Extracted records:
**config.mk**
```make
export PLATFORM = sky130hd
export DESIGN_NAME = multiwidth_window_count_statistic_flat
export DESIGN_NICKNAME = d
export VERILOG_FILES = /design/src/mwwcs_pkg.sv /design/src/mwwcs_if.sv /design/src/multiwidth_window_count_statistic.sv /design/src/flat_wrapper.sv
export SDC_FILE = /design/constraint.sdc
export NUM_CORES = 1
export LEC_CHECK = 0
export BUFFER_PORTS_ARGS = -buffer_cell sky130_fd_sc_hd__clkbuf_2
export CAP_MARGIN = 20
export CORE_ASPECT_RATIO = 1.4
export CORE_MARGIN = 2
export CORE_UTILIZATION = 38
export DETAILED_ROUTE_END_ITERATION = 10
export PLACE_DENSITY = 0.51
export REMOVE_ABC_BUFFERS = 1
export SLEW_MARGIN = 20
export SYNTH_ARGS = -nofsm -noshare
export SYNTH_HDL_FRONTEND = slang
export SYNTH_SLANG_ARGS = --single-unit
```
**constraint.sdc**
```tcl
create_clock -name i_clk -period 26.8 [get_ports i_clk]
set_clock_uncertainty 0.05 [all_clocks]
set_input_delay 2.68 -clock i_clk [delete_from_list [all_inputs] [get_ports i_clk]]
set_output_delay 2.68 -clock i_clk [all_outputs]
set_load 0.02 [all_outputs]
```
**src/mwwcs_pkg.sv**
```systemverilog
// Package for the multi-width window count statistic block.
// Holds widths, register indexes, the state type and the 1/sqrt coefficient table.
// No dependencies; every other file in src imports it.
package mwwcs_pkg;

    // Sizing of the window history and of the sequence.
    localparam int MAX_WIDTH = 32;
    localparam int MAX_LEN   = 4096;

    // Field widths of the registers and of the result beat.
    localparam int SEQ_W   = 13;
    localparam int LAG_W   = 12;
    localparam int WID_W   = 6;
    localparam int START_W = 12;
    localparam int FLAT_W  = 17;
    localparam int SCORE_W = 16;
    localparam int MAG_W   = SCORE_W - 1;
    localparam int POS_W   = 13;
    localparam int CMP_W   = POS_W + 1;
    localparam int IDX_W   = $clog2(MAX_WIDTH);
    localparam int ONES_W  = $clog2(MAX_WIDTH + 1);
    localparam int DIFF_W  = ONES_W + 2;

    // Position counter saturates at its all-ones value.
    localparam logic [POS_W-1:0] POS_MAX = '1;

    // Configuration port.
    localparam int CFG_IDX_W  = 2;
    localparam int PADDR_W    = CFG_IDX_W + 2;
    localparam int PDATA_W    = 32;
    localparam logic [CFG_IDX_W-1:0] REG_SEQ_LEN   = 2'd0;
    localparam logic [CFG_IDX_W-1:0] REG_LAG       = 2'd1;
    localparam logic [CFG_IDX_W-1:0] REG_MIN_WIDTH = 2'd2;
    localparam logic [CFG_IDX_W-1:0] REG_MAX_WIDTH = 2'd3;

    // Score scaling: value = |d| * 2^SCALE_LOG2 / sqrt(r), coefficients carry
    // FRAC_W fraction bits so truncation error stays far below the distance
    // of any true value from a rounding boundary.
    localparam int SCALE_LOG2 = 11;
    localparam int FRAC_W     = 28;
    localparam int COEF_W     = SCALE_LOG2 + FRAC_W + 1;
    localparam int PROD_W     = COEF_W + WID_W;

    typedef logic [MAX_WIDTH-1:0][COEF_W-1:0] t_coef_tab;

    typedef enum logic {
        ST_IDLE,
        ST_WALK
    } t_walk_state;

    // Entry r-1 is floor(2^(SCALE_LOG2+FRAC_W) / sqrt(r)), found as the
    // largest c with c*c*r <= 2^(2*(SCALE_LOG2+FRAC_W)), one bit at a time.
    function automatic t_coef_tab coef_table();
        t_coef_tab          tab;
        logic [COEF_W-1:0]  c;
        logic [COEF_W-1:0]  c_try;
        logic [127:0]       sq;
        for (int r = 1; r <= MAX_WIDTH; r++) begin
            c = '0;
            for (int b = COEF_W - 1; b >= 0; b--) begin
                c_try = c | (COEF_W'(1) << b);
                sq = 128'(c_try) * 128'(c_try) * 128'(r);
                if (sq <= (128'(1) << (2 * (SCALE_LOG2 + FRAC_W)))) begin
                    c = c_try;
                end
            end
            tab[r-1] = c;
        end
        return tab;
    endfunction

    localparam t_coef_tab COEF_TAB = coef_table();

endpackage

```
**src/mwwcs_if.sv**
```systemverilog
// Valid/ready channel interfaces for indicator beats and result beats.
// Depends on mwwcs_pkg for the field widths.
interface mwwcs_in_if;
    import mwwcs_pkg::*;

    logic valid;
    logic ready;
    logic indicator;
    logic first;

    modport source (output valid, output indicator, output first, input ready);
    modport sink   (input valid, input indicator, input first, output ready);
endinterface

interface mwwcs_out_if;
    import mwwcs_pkg::*;

    logic                      valid;
    logic                      ready;
    logic signed [SCORE_W-1:0] score;
    logic [WID_W-1:0]          width;
    logic [START_W-1:0]        start_res;
    logic [FLAT_W-1:0]         flat_index;
    logic                      last;

    modport source (output valid, output score, output width, output start_res,
                    output flat_index, output last, input ready);
    modport sink   (input valid, input score, input width, input start_res,
                    input flat_index, input last, output ready);
endinterface

```
**src/multiwidth_window_count_statistic.sv**
```systemverilog
// Multi-width window count statistic: top level with register port and datapath.
// Depends on mwwcs_pkg and the channel interfaces in mwwcs_if.sv.
// Idle takes each item; one that yields results starts a walk over widths 1..hi, where hi
// is the largest width emitted; the walk steps one width a cycle unless the output stalls.
// The result for a width moves from its walk step to the multiply stage, then the output register.
// Input ready is low while a walk is in progress; output stalls hold the walk in place.
// Reset (synchronous, active low) clears history, position, pipeline valids and loads
// the register defaults seq_len 4096, lag 1, min_width 1, max_width 32.
module multiwidth_window_count_statistic (
    input  logic                              i_clk,
    input  logic                              i_rst_n,
    mwwcs_in_if.sink                          i_in,
    mwwcs_out_if.source                       o_out,
    input  logic                              psel,
    input  logic                              penable,
    input  logic                              pwrite,
    input  logic [mwwcs_pkg::PADDR_W-1:0]     paddr,
    input  logic [mwwcs_pkg::PDATA_W-1:0]     pwdata,
    output logic [mwwcs_pkg::PDATA_W-1:0]     prdata,
    output logic                              pready
);
    import mwwcs_pkg::*;

    // Configuration registers.
    logic [SEQ_W-1:0]     r_seq_len;
    logic [LAG_W-1:0]     r_lag;
    logic [WID_W-1:0]     r_min_w;
    logic [WID_W-1:0]     r_max_w;
    logic                 cfg_wr;
    logic [CFG_IDX_W-1:0] cfg_idx;

    // Sequence state.
    logic [MAX_WIDTH-1:0] r_hist;
    logic [POS_W-1:0]     r_pos;

    // Sequencer.
    t_walk_state r_state;
    t_walk_state n_state;
    logic        in_ready;
    logic        in_acc;
    logic        adv;
    logic        walk_step;
    logic        walk_last;

    // Per-item setup.
    logic [POS_W-1:0]     t_cur;
    logic [MAX_WIDTH-1:0] hist_new;
    logic [SEQ_W-1:0]     n_eff;
    logic                 in_range;
    logic [WID_W-1:0]     lo_eff;
    logic [WID_W-1:0]     hi_cfg;
    logic [CMP_W-1:0]     t_plus1;
    logic [WID_W-1:0]     hi_eff;
    logic                 start_walk;
    logic [FLAT_W-1:0]    base;

    // Walk registers.
    logic [WID_W-1:0]   r_r;
    logic [WID_W-1:0]   r_lo;
    logic [WID_W-1:0]   r_hi;
    logic [ONES_W-1:0]  r_ones;
    logic [FLAT_W-1:0]  r_off;
    logic [FLAT_W-1:0]  r_base;
    logic [START_W-1:0] r_t;

    // Walk datapath.
    logic [IDX_W-1:0]         bit_idx;
    logic [ONES_W-1:0]        ones_now;
    logic signed [DIFF_W-1:0] diff;
    logic [DIFF_W-1:0]        diff_abs;
    logic [WID_W-1:0]         a_mag;
    logic                     emit;
    logic [PROD_W-1:0]        prod;
    logic [START_W:0]         start_full;
    logic [START_W-1:0]       start_j;
    logic [FLAT_W-1:0]        flat;

    // Multiply stage.
    logic               r_p_valid;
    logic [PROD_W-1:0]  r_p_prod;
    logic               r_p_neg;
    logic [WID_W-1:0]   r_p_width;
    logic [START_W-1:0] r_p_start;
    logic [FLAT_W-1:0]  r_p_flat;
    logic               r_p_last;

    // Output stage.
    logic                      r_o_valid;
    logic signed [SCORE_W-1:0] r_o_score;
    logic [WID_W-1:0]          r_o_width;
    logic [START_W-1:0]        r_o_start;
    logic [FLAT_W-1:0]         r_o_flat;
    logic                      r_o_last;
    logic [PROD_W-1:0]         rounded;
    logic [MAG_W-1:0]          mag;

    // Register port: writes land on the access phase, reads are a plain mux.
    assign pready  = 1'b1;
    assign cfg_wr  = psel && penable && pwrite && pready;
    assign cfg_idx = paddr[PADDR_W-1:2];

    always_ff @(posedge i_clk) begin
        if (!i_rst_n) begin
            r_seq_len <= SEQ_W'(MAX_LEN);
            r_lag     <= LAG_W'(1);
            r_min_w   <= WID_W'(1);
            r_max_w   <= WID_W'(MAX_WIDTH);
        end else if (cfg_wr) begin
            case (cfg_idx)
                REG_SEQ_LEN:   r_seq_len <= pwdata[SEQ_W-1:0];
                REG_LAG:       r_lag     <= pwdata[LAG_W-1:0];
                REG_MIN_WIDTH: r_min_w   <= pwdata[WID_W-1:0];
                REG_MAX_WIDTH: r_max_w   <= pwdata[WID_W-1:0];
                default: ;
            endcase
        end
    end

    always_comb begin
        case (cfg_idx)
            REG_SEQ_LEN:   prdata = PDATA_W'(r_seq_len);
            REG_LAG:       prdata = PDATA_W'(r_lag);
            REG_MIN_WIDTH: prdata = PDATA_W'(r_min_w);
            REG_MAX_WIDTH: prdata = PDATA_W'(r_max_w);
            default:       prdata = '0;
        endcase
    end

    // The pipeline moves whenever the output register is free or being taken.
    assign adv    = !r_o_valid || o_out.ready;
    assign in_acc = i_in.valid && in_ready;
    assign i_in.ready = in_ready;

    // Setup of a new item: shift in the bit, find the end position and width range.
    assign t_cur    = i_in.first ? '0 : r_pos;
    assign hist_new = i_in.first ? MAX_WIDTH'(i_in.indicator)
                                 : {r_hist[MAX_WIDTH-2:0], i_in.indicator};
    assign n_eff    = (r_seq_len > SEQ_W'(MAX_LEN)) ? SEQ_W'(MAX_LEN) : r_seq_len;
    assign in_range = (CMP_W'(t_cur) + CMP_W'(r_lag)) < CMP_W'(n_eff);
    assign lo_eff   = (r_min_w == '0) ? WID_W'(1) : r_min_w;
    assign hi_cfg   = (r_max_w > WID_W'(MAX_WIDTH)) ? WID_W'(MAX_WIDTH) : r_max_w;
    assign t_plus1  = CMP_W'(t_cur) + CMP_W'(1);
    assign hi_eff   = (CMP_W'(hi_cfg) > t_plus1) ? t_plus1[WID_W-1:0] : hi_cfg;
    assign start_walk = in_range && (lo_eff <= hi_eff);
    assign base     = FLAT_W'(n_eff) - FLAT_W'(r_lag) + FLAT_W'(1);

    // Sequencer: idle takes one item, walk steps widths 1..hi, one per advance.
    always_ff @(posedge i_clk) begin
        if (!i_rst_n) begin
            r_state <= ST_IDLE;
        end else begin
            r_state <= n_state;
        end
    end

    always_comb begin
        n_state   = r_state;
        in_ready  = 1'b0;
        walk_step = 1'b0;
        case (r_state)
            ST_IDLE: begin
                in_ready = 1'b1;
                if (in_acc && start_walk) begin
                    n_state = ST_WALK;
                end
            end
            ST_WALK: begin
                walk_step = adv;
                if (adv && walk_last) begin
                    n_state = ST_IDLE;
                end
            end
            default: n_state = ST_IDLE;
        endcase
    end

    // History and position follow every accepted beat.
    always_ff @(posedge i_clk) begin
        if (!i_rst_n) begin
            r_hist <= '0;
            r_pos  <= '0;
        end else if (in_acc) begin
            r_hist <= hist_new;
            r_pos  <= (t_cur < POS_MAX) ? t_cur + POS_W'(1) : t_cur;
        end
    end

    // Walk datapath: running count of ones, signed difference and coefficient product.
    assign walk_last  = (r_r == r_hi);
    assign bit_idx    = IDX_W'(r_r - WID_W'(1));
    assign ones_now   = r_ones + ONES_W'(r_hist[bit_idx]);
    assign diff       = $signed(DIFF_W'(r_r)) - $signed(DIFF_W'({ones_now, 1'b0}));
    assign diff_abs   = diff[DIFF_W-1] ? DIFF_W'(-diff) : DIFF_W'(diff);
    assign a_mag      = diff_abs[WID_W-1:0];
    assign emit       = walk_step && (r_r >= r_lo);
    assign prod       = PROD_W'(a_mag) * PROD_W'(COEF_TAB[bit_idx]);
    assign start_full = (START_W + 1)'(r_t) + (START_W + 1)'(1) - (START_W + 1)'(r_r);
    assign start_j    = start_full[START_W-1:0];
    assign flat       = r_off + FLAT_W'(start_j);

    always_ff @(posedge i_clk) begin
        if (in_acc && start_walk) begin
            r_r    <= WID_W'(1);
            r_ones <= '0;
            r_off  <= '0;
            r_lo   <= lo_eff;
            r_hi   <= hi_eff;
            r_t    <= t_cur[START_W-1:0];
            r_base <= base;
        end else if (walk_step) begin
            r_r    <= r_r + WID_W'(1);
            r_ones <= ones_now;
            if (r_r >= r_lo) begin
                r_off <= r_off + r_base - FLAT_W'(r_r);
            end
        end
    end

    // Multiply stage register.
    always_ff @(posedge i_clk) begin
        if (!i_rst_n) begin
            r_p_valid <= 1'b0;
        end else if (adv) begin
            r_p_valid <= emit;
        end
    end

    always_ff @(posedge i_clk) begin
        if (adv && emit) begin
            r_p_prod  <= prod;
            r_p_neg   <= diff[DIFF_W-1];
            r_p_width <= r_r;
            r_p_start <= start_j;
            r_p_flat  <= flat;
            r_p_last  <= walk_last;
        end
    end

    // Round half away from zero on the magnitude, then restore the sign.
    assign rounded = r_p_prod + (PROD_W'(1) << (FRAC_W - 1));
    assign mag     = rounded[FRAC_W +: MAG_W];

    always_ff @(posedge i_clk) begin
        if (!i_rst_n) begin
            r_o_valid <= 1'b0;
        end else if (adv) begin
            r_o_valid <= r_p_valid;
        end
    end

    always_ff @(posedge i_clk) begin
        if (adv && r_p_valid) begin
            r_o_score <= r_p_neg ? -$signed(SCORE_W'(mag)) : $signed(SCORE_W'(mag));
            r_o_width <= r_p_width;
            r_o_start <= r_p_start;
            r_o_flat  <= r_p_flat;
            r_o_last  <= r_p_last;
        end
    end

    // Result channel.
    assign o_out.valid      = r_o_valid;
    assign o_out.score      = r_o_score;
    assign o_out.width      = r_o_width;
    assign o_out.start_res  = r_o_start;
    assign o_out.flat_index = r_o_flat;
    assign o_out.last       = r_o_last;

    // The walk never runs past its upper width and always starts at or below it.
    a_walk_bounds: assert property (@(posedge i_clk) disable iff (!i_rst_n)
        (r_state == ST_WALK) |-> (r_r <= r_hi) && (r_lo <= r_hi) && (r_r != '0))
        else $error("width walk out of range");

    // Stepping the final width returns the sequencer to idle.
    a_walk_ends: assert property (@(posedge i_clk) disable iff (!i_rst_n)
        (r_state == ST_WALK && adv && walk_last) |=> (r_state == ST_IDLE))
        else $error("walk did not end on its last width");

    // Delivered widths lie within the history depth.
    a_out_width: assert property (@(posedge i_clk) disable iff (!i_rst_n)
        o_out.valid |-> (o_out.width != '0) && (o_out.width <= WID_W'(MAX_WIDTH)))
        else $error("result width out of range");

    // A score never exceeds 2048*sqrt(MAX_WIDTH) in magnitude.
    a_score_bound: assert property (@(posedge i_clk) disable iff (!i_rst_n)
        o_out.valid |-> (o_out.score <= 16'sd11586) && (o_out.score >= -16'sd11586))
        else $error("score magnitude out of range");

    // A stalled result beat leaves the multiply stage untouched.
    a_stall_holds: assert property (@(posedge i_clk) disable iff (!i_rst_n)
        (r_o_valid && !o_out.ready && r_p_valid) |=> r_p_valid && $stable(r_p_prod))
        else $error("pipeline moved during an output stall");

endmodule

```
**src/flat_wrapper.sv**
```systemverilog
// flat-port wrapper written by rule: the top's interface ports become plain ports
module multiwidth_window_count_statistic_flat import mwwcs_pkg::*;
  (i_clk, i_rst_n, psel, penable, pwrite, paddr, pwdata, prdata, pready, i_in_valid, i_in_indicator, i_in_first, i_in_ready, o_out_valid, o_out_score, o_out_width, o_out_start_res, o_out_flat_index, o_out_last, o_out_ready);
  mwwcs_in_if i_in_i ();
  mwwcs_out_if o_out_i ();
  input  logic i_clk;
  input  logic i_rst_n;
  input  logic psel;
  input  logic penable;
  input  logic pwrite;
  input  logic [mwwcs_pkg::PADDR_W-1:0] paddr;
  input  logic [mwwcs_pkg::PDATA_W-1:0] pwdata;
  output logic [mwwcs_pkg::PDATA_W-1:0] prdata;
  output logic pready;
  input wire logic [$bits(i_in_i.valid)-1:0] i_in_valid;
  input wire logic [$bits(i_in_i.indicator)-1:0] i_in_indicator;
  input wire logic [$bits(i_in_i.first)-1:0] i_in_first;
  output wire logic [$bits(i_in_i.ready)-1:0] i_in_ready;
  output wire logic [$bits(o_out_i.valid)-1:0] o_out_valid;
  output wire logic [$bits(o_out_i.score)-1:0] o_out_score;
  output wire logic [$bits(o_out_i.width)-1:0] o_out_width;
  output wire logic [$bits(o_out_i.start_res)-1:0] o_out_start_res;
  output wire logic [$bits(o_out_i.flat_index)-1:0] o_out_flat_index;
  output wire logic [$bits(o_out_i.last)-1:0] o_out_last;
  input wire logic [$bits(o_out_i.ready)-1:0] o_out_ready;
  assign i_in_i.valid = i_in_valid;
  assign i_in_i.indicator = i_in_indicator;
  assign i_in_i.first = i_in_first;
  assign i_in_ready = i_in_i.ready;
  assign o_out_valid = o_out_i.valid;
  assign o_out_score = o_out_i.score;
  assign o_out_width = o_out_i.width;
  assign o_out_start_res = o_out_i.start_res;
  assign o_out_flat_index = o_out_i.flat_index;
  assign o_out_last = o_out_i.last;
  assign o_out_i.ready = o_out_ready;
  multiwidth_window_count_statistic u_core (.i_clk(i_clk), .i_rst_n(i_rst_n), .i_in(i_in_i), .o_out(o_out_i), .psel(psel), .penable(penable), .pwrite(pwrite), .paddr(paddr), .pwdata(pwdata), .prdata(prdata), .pready(pready));
endmodule
```
==> impl_results.md, run 1 <==
- Run status: completed
- Vias per inst: 5.218
- HPWL after detailed placement: 48070 microns
- Highest metal used: met4
- Final max-slew violation count: 0
- Cell Int Power: 0.001700 W
- Setup CP Type: flop to flop
- # IOs: 132
- Final setup TNS: 0 ps
- Hold WC Path Type: flop to flop
- Most common cell in the synthesized netlist: inv_1
- Top FF cell, synth: edfxtp_1
- Routed WL per cell: 17.48 microns
- Fmax: 0.09415 GHz
- Chip width: 215.5 microns
- Crit-path slowest cell: fa_1
- Vias: 18520
- Max cap viols: 0
- RD Place Congestion: 0.8809
- Die area: 64690 sq um
- Die Y: 300.1 microns
- Clock Latency Late Sink: 590 ps
- Share of cells above drive strength 1: 0.08587
- Setup bufs post-CTS: 0
- Largest family of logic cells by synthesized area: adder cells
- Synth Warn #: 0
- WP data required: 27090 ps
- Met3 Wirelength: 1842 microns
- Num rows: 108
- # setup viols final: 0
- DR WL met2: 33310 microns
- Slowest stage delay, CP: 570 ps
- Multiplexer share of the synthesized area: 0.03606
- CTS HTree Levels: 1
- Total CTS buffers: 29
- Multi-input logic area: 15440 sq um
- Startpoint type of the worst setup path: flop
- Post-synth top area share: 0.1842
- Post-synthesis adder-cell area fraction: 0.2279
- Clock transition at path regs: 60 ps
- Crit path DAT: 10920 ps
- Mapped cell area: 23800 sq um
- Post-layout power: 0.003485 W
- Max Root-Sink Buffers: 3
- Post-synthesis simple-gate area fraction: 0.1698
- Largest net degree at the start of global routing: 88
- FF+latch count, synth: 260
- Largest cells by area after synthesis: edfxtp_1 (18%), fa_1 (14%), dfxtp_1 (9.6%)
- Final setup margin: 16180 ps
- Synth Area in XOR/XNOR: 0.05651
- Clk root buf: clkbuf_16
- Initial antenna violation count: 3
- CTS Sinks: 260
- Core region area: 62020 sq um
- # diodes: 0
- Fin crit period: 10620 ps
- Number of global-route vias before repair: 19030
- Final antenna-violating net count: 0
- Avg Synthesized Cell Area: 8.875 sq um
- Fillers: 6170
- Synth unique cells: 90
- Drt initial violations: 1023
- Logic pwr share: 0.731
- CP dominant cell by count: ha_1
- Worst slew margin: 0.2809
- Tot GR Track Use: 0.1912
- # port buffers: 90
- Sw frac: 0.5122
- Sequential share of power: 0.151
- DR DRC count: 0
- DRT Wirelength: 62040 microns
- Most frequent cells after synthesis: inv_1 (321), nand2_1 (293), nor2_1 (240), ha_1 (176), fa_1 (161)
- Register area share after synthesis: 0.2801
- CP Max Fanout: 35
- Pleak: 10.86 nW
- Dominant cell type by area after synthesis: edfxtp_1
- First-pass GRT wire length: 100000 microns
- Post_cts resized: 0
- Pre-CTS WS: 16010 ps
- Post-synth EDFFs: 146
- Compound-Gate Fraction of Synth Area: 0.1514
- RSZ-0062 raised after global routing: false
- CP endpoint kind: flop
- Register Area: 6668 sq um
- Clock power frac: 0.118
- TritonCTS clock tree: done
- Worst VDD drop: 0.07151 mV
- Final hold vios: 0
- Nets: 3084
- Synth async-reset ratio: 0
- Power per Cell Area: 134.0 nW/um^2
- First-pass iteration count of the detailed router: 5
- Worst Tran Pin Value: 1072 ps
- Hold buffer count at CTS: 0
- Initial core utilization: 0.3838
- Mapped Cells: 2682
- Switching pwr: 0.001785 W
- Area Growth Syn to Fin: 9.272%
- Remaining Overflow, GRT: 0
- Final Cycle Share: 0.3963
- Met1 WL: 24970 microns
worst max-delay path, delay by kind of cell, from the launching register on:
family | cells | cell delay, ps
fa+ha+maj | 9 | 3720
mux | 2 | 1010
xor+xnor | 2 | 240
simple gates | 4 | 1030
compound gates | 12 | 2860
buf+inv | 5 | 950
flops | 1 | 520
power groups by stage:
stage	combinational (W)	clock [W]	sequential, W
6_report	0.00255	0.000412	0.000525
5_1_grt	0.00291	0.000441	0.000530
4_1_cts	0.00258	0.000426	0.000525
3_5_place_dp	0.00256	0	0.000534
3_3_place_gp	0.00252	0	0.000533
2_1_floorplan	0.00190	0	0.000542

** WORK TO COMPLETE **
Copy each line of the entries that includes the word "kind".

** RESPONSE AREA **
- CP endpoint kind: flop
worst max-delay path, delay by kind of cell, from the launching register on:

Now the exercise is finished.